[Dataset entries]
**src/rtl/dram_pkg.sv**
```systemverilog
// dram_pkg: shared encodings for the data-memory access sequencer.
//   - mem_we store-size codes and mem_rsel load-type codes
//   - mem_err completion codes
//   - FSM state enum
//   - is_misaligned(): alignment rule shared by the controller
package dram_pkg;

  localparam logic [1:0] WE_LOAD = 2'b00;
  localparam logic [1:0] WE_BYTE = 2'b01;
  localparam logic [1:0] WE_HALF = 2'b10;
  localparam logic [1:0] WE_WORD = 2'b11;

  localparam logic [2:0] RSEL_LB  = 3'b000;
  localparam logic [2:0] RSEL_LBU = 3'b001;
  localparam logic [2:0] RSEL_LH  = 3'b010;
  localparam logic [2:0] RSEL_LHU = 3'b011;
  localparam logic [2:0] RSEL_LW  = 3'b100;

  localparam logic [1:0] ERR_OK       = 2'b00;
  localparam logic [1:0] ERR_MISALIGN = 2'b01;
  localparam logic [1:0] ERR_TIMEOUT  = 2'b10;

  typedef enum logic [2:0] {
    IDLE,
    RD,
    WR,
    RMW_RD,
    RMW_WR,
    DONE
  } state_t;

  // Halves must sit on an even byte, words on a multiple of four. Loads take
  // their size from rsel (1xx is a word), stores from we.
  function automatic logic is_misaligned(input logic [1:0] we,
                                         input logic [2:0] rsel,
                                         input logic [1:0] lane);
    logic half;
    logic full;
    if (we == WE_LOAD) begin
      half = (rsel[2:1] == 2'b01);
      full = rsel[2];
    end else begin
      half = (we == WE_HALF);
      full = (we == WE_WORD);
    end
    return (half && lane[0]) || (full && (lane != 2'b00));
  endfunction

endpackage

```
**src/rtl/dram_access_ctrl_if.sv**
```systemverilog
// dram_access_ctrl_if: word-wide data-memory bus, one beat at a time.
//   bus_req   master->slave  beat request, held until ack or abandon
//   bus_we    master->slave  beat is a write
//   bus_addr  master->slave  word-aligned byte address
//   bus_wdata master->slave  full write word
//   bus_ack   slave->master  one-cycle beat completion
//   bus_rdata slave->master  read word, valid with bus_ack
interface dram_access_ctrl_if;
  logic        bus_req;
  logic        bus_we;
  logic [31:0] bus_addr;
  logic [31:0] bus_wdata;
  logic        bus_ack;
  logic [31:0] bus_rdata;

  modport master (
    output bus_req, bus_we, bus_addr, bus_wdata,
    input  bus_ack, bus_rdata
  );

  modport slave (
    input  bus_req, bus_we, bus_addr, bus_wdata,
    output bus_ack, bus_rdata
  );
endinterface

```
**src/rtl/dram_lane_mux.sv**
```systemverilog
// dram_lane_mux: combinational byte/half lane handling.
//   word         in  32  word read from the bus
//   data         in  32  store data (low bits used for sub-word stores)
//   lane         in  2   byte address bits [1:0]
//   rsel         in  3   load type
//   we           in  2   store size
//   load_result  out 32  extracted and extended load value
//   store_result out 32  word with the store data merged into its lane
module dram_lane_mux
  import dram_pkg::*;
(
  input  logic [31:0] word,
  input  logic [31:0] data,
  input  logic [1:0]  lane,
  input  logic [2:0]  rsel,
  input  logic [1:0]  we,
  output logic [31:0] load_result,
  output logic [31:0] store_result
);

  logic [7:0]  sel_byte;
  logic [15:0] sel_half;

  // Load path: rsel[2] selects a full word, rsel[1] half vs byte, and
  // rsel[0] zero- instead of sign-extension.
  always_comb begin
    sel_byte = word[{lane, 3'b000} +: 8];
    sel_half = lane[1] ? word[31:16] : word[15:0];
    if (rsel[2]) begin
      load_result = word;
    end else if (rsel[1]) begin
      load_result = rsel[0] ? {16'h0000, sel_half} : {{16{sel_half[15]}}, sel_half};
    end else begin
      load_result = rsel[0] ? {24'h000000, sel_byte} : {{24{sel_byte[7]}}, sel_byte};
    end
  end

  // Store path: start from the old word and overwrite only the target lane.
  always_comb begin
    store_result = word;
    case (we)
      WE_BYTE: store_result[{lane, 3'b000} +: 8] = data[7:0];
      WE_HALF: begin
        if (lane[1]) store_result[31:16] = data[15:0];
        else         store_result[15:0]  = data[15:0];
      end
      WE_WORD: store_result = data;
      default: store_result = word;
    endcase
  end

endmodule

```
**src/rtl/dram_access_ctrl.sv**
```systemverilog
// dram_access_ctrl: MEM-stage sequencer for a variable-latency data memory.
//   TIMEOUT    param     beat wait limit (>= 2); a beat is abandoned after
//                        TIMEOUT-1 cycles without ack
//   clk, rst   in        clock, async active-high reset
//   mem_req    in  1     access request, held until mem_done
//   mem_we     in  2     store size (00 = load)
//   mem_rsel   in  3     load type
//   mem_addr   in  32    byte address
//   mem_wdata  in  32    store data
//   mem_stall  out 1     mem_req & ~mem_done
//   mem_done   out 1     one-cycle completion pulse
//   mem_rdata  out 32    load result, valid with mem_done
//   mem_err    out 2     completion status, valid with mem_done
//   bus        master    data-memory bus
module dram_access_ctrl
  import dram_pkg::*;
#(
  parameter int TIMEOUT = 16
) (
  input  logic        clk,
  input  logic        rst,
  input  logic        mem_req,
  input  logic [1:0]  mem_we,
  input  logic [2:0]  mem_rsel,
  input  logic [31:0] mem_addr,
  input  logic [31:0] mem_wdata,
  output logic        mem_stall,
  output logic        mem_done,
  output logic [31:0] mem_rdata,
  output logic [1:0]  mem_err,
  dram_access_ctrl_if.master bus
);

  localparam int CW = $clog2(TIMEOUT);

  state_t        state;
  logic [1:0]    req_we;
  logic [2:0]    req_rsel;
  logic [1:0]    req_lane;
  logic [CW-1:0] beat_cnt;
  logic          beat_expired;
  logic [31:0]   load_word;
  logic [31:0]   merged_word;

  assign mem_stall = mem_req & ~mem_done;

  // The beat gives up on the cycle whose increment would make the counter
  // reach TIMEOUT-1, so bus_req is high for at most TIMEOUT-1 cycles.
  assign beat_expired = (beat_cnt == CW'(TIMEOUT - 2));

  // bus_wdata still holds the raw store data during the RMW read beat, so it
  // doubles as the merge source; the merged word replaces it for the write.
  dram_lane_mux u_lane_mux (
    .word         (bus.bus_rdata),
    .data         (bus.bus_wdata),
    .lane         (req_lane),
    .rsel         (req_rsel),
    .we           (req_we),
    .load_result  (load_word),
    .store_result (merged_word)
  );

  // Sequencer: latches the request in IDLE, runs one or two bus beats, and
  // reports completion through a single DONE cycle. All outputs are
  // registered so bus_req drops immediately on reset.
  always_ff @(posedge clk or posedge rst) begin
    if (rst) begin
      state         <= IDLE;
      req_we        <= WE_LOAD;
      req_rsel      <= RSEL_LB;
      req_lane      <= 2'b00;
      beat_cnt      <= '0;
      mem_done      <= 1'b0;
      mem_rdata     <= '0;
      mem_err       <= ERR_OK;
      bus.bus_req   <= 1'b0;
      bus.bus_we    <= 1'b0;
      bus.bus_addr  <= '0;
      bus.bus_wdata <= '0;
    end else begin
      case (state)
        IDLE: begin
          if (mem_req) begin
            req_we        <= mem_we;
            req_rsel      <= mem_rsel;
            req_lane      <= mem_addr[1:0];
            bus.bus_addr  <= {mem_addr[31:2], 2'b00};
            bus.bus_wdata <= mem_wdata;
            mem_rdata     <= '0;
            mem_err       <= ERR_OK;
            beat_cnt      <= '0;
            if (is_misaligned(mem_we, mem_rsel, mem_addr[1:0])) begin
              state    <= DONE;
              mem_done <= 1'b1;
              mem_err  <= ERR_MISALIGN;
            end else if (mem_we == WE_LOAD) begin
              state       <= RD;
              bus.bus_req <= 1'b1;
              bus.bus_we  <= 1'b0;
            end else if (mem_we == WE_WORD) begin
              state       <= WR;
              bus.bus_req <= 1'b1;
              bus.bus_we  <= 1'b1;
            end else begin
              state       <= RMW_RD;
              bus.bus_req <= 1'b1;
              bus.bus_we  <= 1'b0;
            end
          end
        end
        RD, WR, RMW_RD, RMW_WR: begin
          if (bus.bus_ack) begin
            beat_cnt <= '0;
            if (state == RMW_RD) begin
              bus.bus_wdata <= merged_word;
              bus.bus_we    <= 1'b1;
              state         <= RMW_WR;
            end else begin
              if (state == RD) mem_rdata <= load_word;
              state       <= DONE;
              mem_done    <= 1'b1;
              mem_err     <= ERR_OK;
              bus.bus_req <= 1'b0;
              bus.bus_we  <= 1'b0;
            end
          end else if (beat_expired) begin
            beat_cnt    <= '0;
            state       <= DONE;
            mem_done    <= 1'b1;
            mem_err     <= ERR_TIMEOUT;
            mem_rdata   <= '0;
            bus.bus_req <= 1'b0;
            bus.bus_we  <= 1'b0;
          end else begin
            beat_cnt <= beat_cnt + CW'(1);
          end
        end
        DONE: begin
          mem_done <= 1'b0;
          state    <= IDLE;
        end
        default: state <= IDLE;
      endcase
    end
  end

endmodule
```
**src/flat_wrapper.sv**
```systemverilog
// flat-port wrapper written by rule: the top's interface ports become plain ports
module dram_access_ctrl_flat import dram_pkg::*;
#(
  parameter int TIMEOUT = 16
)
  (clk, rst, mem_req, mem_we, mem_rsel, mem_addr, mem_wdata, mem_stall, mem_done, mem_rdata, mem_err, bus_bus_req, bus_bus_we, bus_bus_addr, bus_bus_wdata, bus_bus_ack, bus_bus_rdata);
  dram_access_ctrl_if bus_i ();
  input  logic clk;
  input  logic rst;
  input  logic mem_req;
  input  logic [1:0] mem_we;
  input  logic [2:0] mem_rsel;
  input  logic [31:0] mem_addr;
  input  logic [31:0] mem_wdata;
  output logic mem_stall;
  output logic mem_done;
  output logic [31:0] mem_rdata;
  output logic [1:0] mem_err;
  output wire logic [$bits(bus_i.bus_req)-1:0] bus_bus_req;
  output wire logic [$bits(bus_i.bus_we)-1:0] bus_bus_we;
  output wire logic [$bits(bus_i.bus_addr)-1:0] bus_bus_addr;
  output wire logic [$bits(bus_i.bus_wdata)-1:0] bus_bus_wdata;
  input wire logic [$bits(bus_i.bus_ack)-1:0] bus_bus_ack;
  input wire logic [$bits(bus_i.bus_rdata)-1:0] bus_bus_rdata;
  assign bus_bus_req = bus_i.bus_req;
  assign bus_bus_we = bus_i.bus_we;
  assign bus_bus_addr = bus_i.bus_addr;
  assign bus_bus_wdata = bus_i.bus_wdata;
  assign bus_i.bus_ack = bus_bus_ack;
  assign bus_i.bus_rdata = bus_bus_rdata;
  dram_access_ctrl #(.TIMEOUT(TIMEOUT)) u_core (.clk(clk), .rst(rst), .mem_req(mem_req), .mem_we(mem_we), .mem_rsel(mem_rsel), .mem_addr(mem_addr), .mem_wdata(mem_wdata), .mem_stall(mem_stall), .mem_done(mem_done), .mem_rdata(mem_rdata), .mem_err(mem_err), .bus(bus_i));
endmodule
```
**config.mk**
```make
export PLATFORM = sky130hd
export DESIGN_NAME = dram_access_ctrl_flat
export DESIGN_NICKNAME = d
export VERILOG_FILES = /design/src/rtl/dram_pkg.sv /design/src/rtl/dram_access_ctrl_if.sv /design/src/rtl/dram_lane_mux.sv /design/src/rtl/dram_access_ctrl.sv /design/src/flat_wrapper.sv
export SDC_FILE = /design/constraint.sdc
export NUM_CORES = 1
export LEC_CHECK = 0
export ABC_CLOCK_PERIOD_IN_PS = 2900
export BUFFER_PORTS_ARGS = -buffer_cell sky130_fd_sc_hd__buf_2
export CORE_AREA = 2 2 119 121
export DETAILED_ROUTE_END_ITERATION = 8
export DIE_AREA = 0 0 121 123
export HOLD_SLACK_MARGIN = 0.15
export PLACE_DENSITY_LB_ADDON = 0.1
export SKIP_LAST_GASP = 1
export SLEW_MARGIN = 20
export SYNTH_ARGS = -nofsm -noshare
export SYNTH_HDL_FRONTEND = slang
export SYNTH_SLANG_ARGS = --single-unit
```
**constraint.sdc**
```tcl
create_clock -name clk -period 2.9 [get_ports clk]
set_clock_uncertainty 0.15 [all_clocks]
set_input_delay 0 -clock clk [delete_from_list [all_inputs] [get_ports clk]]
set_output_delay 0 -clock clk [all_outputs]
set_load 0.03 [all_outputs]
```
* Word level (Yosys, flattened, before mapping)
Cells that the tools add are included.
** Word-level totals
- Register bits after elaboration :: 113
- Bits of input ports :: 105
- Output and inout port bits :: 102
- Word-level logic and storage cells :: 123
** Cells by class
- Add/subtract/negate cells :: 2
- Equality and inequality tests :: 22
- Shift operators :: 3
- Multiplexer cells :: 62
- Bitwise operators :: 2
- Reduce and logical (&&, ||, !) cells :: 19
** Operators by type and width (number)
- 32-bit 2-to-1 mux :: 12
- 32-bit one-hot mux with 2 select lines :: 2
- 32-bit one-hot mux with 3 select lines :: 1
- 16-bit 2-to-1 mux :: 3
- 32-bit bitwise mux :: 1
- 8-bit by 7-bit variable shift with 32-bit output, first input constant :: 1
- 32-bit by 6-bit indexed part select with 8-bit output :: 1
- 8-bit by 7-bit indexed part select with 32-bit output :: 1
- 1-bit 2-to-1 mux :: 25
- 5-bit AND reduction :: 4
- 3-bit 2-to-1 mux :: 5
- 4-bit 2-to-1 mux :: 3
- 3-bit by 2-bit inequality test with 1-bit output, second input constant :: 3
- 2-bit == test, second input constant :: 4
- 2-bit 2-to-1 mux :: 4
- 2-bit inequality test, second input constant :: 4
- 4-bit one-hot mux with 2 select lines :: 1
- 4-bit AND reduction :: 2
- 5-bit negator with 7-bit output :: 1
- 3-bit by 2-bit == test with 1-bit output, second input constant :: 2
- 3-bit == test, second input constant :: 2
- 3-bit one-hot mux with 2 select lines :: 1
- 2-bit AND reduction :: 3
- 6-bit AND reduction :: 1
- other kinds (18) :: 23

* Logic depth before layout (Yosys ltp)
Gate-level depths: netlist (run 1).
- Word-level depth :: 9
- Mapped depth :: 9

* Cells and area by module
A second synthesis (run 1) with hierarchy kept.
** Second synthesis, totals
- Cells, all modules :: 751
- Area total of the unflattened synthesis :: 6691.4 um2
** By module, submodules not included
- dram_access_ctrl :: times used 1, cells each 516, area an instance 5197.5 um2
- dram_lane_mux :: times used 1, cells each 235, area an instance 1493.9 um2

* Worst setup path before layout (run 1)
No wires, ideal clock.
- Kind :: reg-to-reg
- Start :: register u_core.req_lane[1]
- End :: register u_core.bus.bus_wdata[24]
- Library setup time :: 134 ps
- Arrival time :: 1913 ps
- Setup slack :: 703 ps
- Stages on the path, launching flop included :: 9
- Period minus slack after synthesis :: 2197 ps
- Cell sequence :: dfrtp_1 buf_2 inv_1 ha_1 and3b_1 buf_1 a32o_1 a221oi_1 o31ai_1
** On the way
- Word-level cells in the longest chain between the ends :: 7
- Elaborated cells between the ends (all ways) :: 9
- Those cells by class :: add/sub: 1; shift: 2; mux: 6
** Ends and longest elaborated chain
- start, declared :: line dram_access_ctrl.sv:39 : logic [1:0] req_lane;
- start signal, assigned :: line dram_access_ctrl.sv:86 : req_lane <= mem_addr[1:0];
- 5-bit negator with 7-bit output :: line dram_lane_mux.sv:42 : WE_BYTE: store_result[{lane, 3'b000} +: 8] = data[7:0];
- 8-bit by 7-bit indexed part select with 32-bit output / 8-bit by 7-bit variable shift with 32-bit output (equally long branches) :: line dram_lane_mux.sv:42
- 32-bit bitwise mux :: line dram_lane_mux.sv:42
- 32-bit one-hot mux with 3 select lines * :: line dram_lane_mux.sv:41 : case (we)
- 32-bit 2-to-1 mux * :: line dram_access_ctrl.sv:114 : if (state == RMW_RD) begin
- 32-bit 2-to-1 mux * :: line dram_access_ctrl.sv:112 : if (bus.bus_ack) begin
- 32-bit one-hot mux with 2 select lines * :: line dram_access_ctrl.sv:81 : case (state)
- end signal, assigned :: line dram_access_ctrl.sv:88 : bus.bus_wdata <= mem_wdata;
- end signal, assigned :: line dram_access_ctrl.sv:115 : bus.bus_wdata <= merged_word;
- end, declared :: line dram_access_ctrl_if.sv:17 : output bus_req, bus_we, bus_addr, bus_wdata,
Mark *: on every way between the ends. The rest lies on a longest branch, timed or not. The select of a mux whose other input is x is not followed.
A chain may end at the register's enable or synchronous reset.

* Worst setup path after layout (run 1)
- Start :: register u_core.state[1]
- End :: register u_core.bus.bus_wdata[29]
** On the way
- Word-level cells in the longest chain between the ends :: 4
- Elaborated cells between the ends (all ways) :: 13
- Those cells by class :: eq/ne: 8; mux: 1; reduce/logical: 4
** Ends and longest elaborated chain
- start, declared :: line dram_access_ctrl.sv:36 : state_t state;
- start signal, assigned :: line dram_access_ctrl.sv:68 : state <= IDLE;
- start signal, assigned :: line dram_access_ctrl.sv:93 : state <= DONE;
- start signal, assigned :: line dram_access_ctrl.sv:97 : state <= RD;
- 3-bit by 2-bit == test with 1-bit output (tied with other cells) :: line dram_access_ctrl.sv:81
- 4-bit OR reduction :: line dram_access_ctrl.sv:81
- 2-bit by 1-bit inequality test with 1-bit output (no source line) (tied with other cells)
- 5-bit AND reduction (no source line)
Several ways; a longest one is shown, not always the timed one.

==> results.md, run 1 <==
* Outcome: complete, no violations
* Vias in the first global route at 6460
* Placement Cell Area at 0.00735 mm²
* Final period util at 0.986
* Pre-CTS setup slack at 0.433 ns
* RSZ-0062 raised after global routing: yes
* Drt drc at 0
* Total Wirelength at 21.7 mm
* GRT overflow at 0
* Share of cells above drive strength 1 at 0.339
* Area Overhead vs Synth at 50.5%
* Worst-skew pair later-pin latency at slightly above 0.4 ns
* Fillers at 1085
* Number of max-slew violations in the final report at 0
* CTS buffer count at 17
* DR iter-0 viols at 440
* Synth Instances at about 600
* Register clock-pin slew on the reported worst setup and hold paths at about 0.060 ns
* Placer congestion estimate at 0.918
* Avg WL per Cell at ~20 µm
* Row count at 43
* Synth warn at 0
* Post-synthesis sequential area ratio at 0.460
* Initial antenna violation count at 0
* Tot GR Track Use at 0.299
* Adder-Cell Fraction of Synth Area at 0.0203
* Type of the worst min-delay path: input pin to asynchronous set/reset pin
* Endpoint class of the critical path: register
* Largest net degree at the start of global routing at 114
* Seq cells post-synth at 113
* # nets final at 1039
* Worst VDD drop at 652 µV
* Synth Cell Area at slightly above 0.006 mm²
* DIE WIDTH at 121 µm
* Largest area contributor in the netlist: dfrtp_1
* Ys flop type: dfrtp_1
* Final ANT Viol Nets at 0
* Placeable Area at ~0.014 mm²
* Port Buffers at 204
* Top cells by area, synth: dfrtp_1 46%, mux2_2 7.9%, a32o_1 5.0%
* Final worst slack at 0.0405 ns
* Number of max-cap violations at 0
* PwrDens at 1210 mW/mm²
* Die area at 0.0149 mm²
* Post-synth EDFFs at 0
* Cell variety after synth at 65
* Clock sink count at about 110
* H-tree depth at 4
* Fin area at 0.00926 mm²
* Worst Tran Pin Value at between 0.7 and 0.8 ns
* Ys async rst share at 1.00
* Post-synthesis xor/xnor area fraction at 0.00142
* Critical Path Start Type: register
* Max Fclk at approximately 350 MHz
* CTS Root Cell: clkbuf_16
* N_diodes at 0
* Wire length of the first global-routing pass at 34.2 mm
* Mapped Avg Cell Area at 10.3 µm²
* Crit Path Category: register to register
* First-pass iteration count of the detailed router at 5
* Via Count at 6410
* Synth Area in Compound Gates at 0.224
* Initial Utilization at 0.452
* Critical Path RT at 3.04 ns
* Longest Clk Path Bufs at 2
* Portion of netlist area occupied by mux cells at 0.0856
* Layout Utilization at 0.680
* Hold violation total from the final report at 0
* IO Pins at ~210
* TritonCTS clock tree: done
* Via density at roughly 5.7
* Crit path DAT at 3.00 ns
* Critical-path maximum fanout at 29
* Placed insts at 951
* Die H at approximately 120 µm
* Min Tclk post-route at 2.86 ns
* Slew headroom at 0.469
* Finished Layout Cells at 1116
* Synth Area in Simple Gates at 0.160
* # setup viols final at 0
* Largest family of logic cells by synthesized area: compound AO/OA/AOI/OAI gates
* Final HPWL DP at 14.6 mm
* Top-area cell type share of the netlist area at 0.460
* Leakage power total at 4.31 nW
## per-layer routing
layer	routed length [µm]	GRT usage	vias to the layer above
met5	0	0	-
met4	646	0.114	0
met3	1620	0.0683	55
met2	10300	0.490	339
met1	9120	0.387	3085
li1	-	-	2931
## flip-flops by register name (all words and copies together), names as in the netlist
| name | count |
|---|---|
| u_core.req_rsel | 3 |
| u_core.state | 3 |
| u_core.mem_rdata | 32 |
| u_core.beat_cnt | 4 |
| u_core.bus.bus_we | 1 |
| u_core.mem_err | 2 |
| u_core.bus.bus_req | 1 |
| u_core.bus.bus_wdata | 32 |
| u_core.req_lane | 2 |
| u_core.bus.bus_addr | 30 |
| u_core.req_we | 2 |
| u_core.mem_done | 1 |
## logic make-up after synthesis
group,count (synthesis)
AND/OR/NAND/NOR,186
AO/OA/AOI/OAI,173
buffers and inverters,69
multiplexers,46
flip-flops,113
other,1
XOR/XNOR,1
adder cells (fa/ha/maj),10
## per-stage QoR
stage | TNS [ns] | hold WS (ns) | power (mW)
after detailed placement | 0 | 0.0851 | 8.69
after CTS | 0 | 0.181 | 11.1
after global routing | -0.109 | 0.206 | 11.9
after global placement | 0 | 0.0813 | 8.56
after floorplan | 0 | -0.0332 | 6.95
final | 0 | 0.145 | 11.2
## critical path, stage by stage, from the launching register on
cell and delay [ns]:
dfrtp_2 0.55, nor3_2 0.70, nor2_2 0.22, buf_4 0.30, nor2_1 0.15, o31ai_1 0.08, dlygate4sd3_1 0.57
## cells in the mapped netlist (3+ instances only)
master,n
dfrtp_1,113
nand2_1,57
mux2_2,43
a32o_1,31
nor2_1,31
o31ai_1,30
a221oi_1,26
nand2b_1,25
inv_1,22
buf_2,18
clkbuf_1,18
o21ai_0,15
a21oi_1,13
and3_1,13
o22ai_1,11
ha_1,10
nor4_1,8
a22oi_1,7
buf_1,7
nand3_1,7
nor2b_1,7
a31oi_1,6
nand4_1,6
nand3b_1,5
o211ai_1,5
or3_1,5
and2_1,4
buf_4,4
nand4b_1,3
nor3_2,3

# Problem to work on:
Look above for the line holding "cells at 0.0856" and the line holding "viols final at 0", then output exactly those two lines and every line between them, nothing more.

# Response below:
* Portion of netlist area occupied by mux cells at 0.0856
* Layout Utilization at 0.680
* Hold violation total from the final report at 0
* IO Pins at ~210
* TritonCTS clock tree: done
* Via density at roughly 5.7
* Crit path DAT at 3.00 ns
* Critical-path maximum fanout at 29
* Placed insts at 951
* Die H at approximately 120 µm
* Min Tclk post-route at 2.86 ns
* Slew headroom at 0.469
* Finished Layout Cells at 1116
* Synth Area in Simple Gates at 0.160
* # setup viols final at 0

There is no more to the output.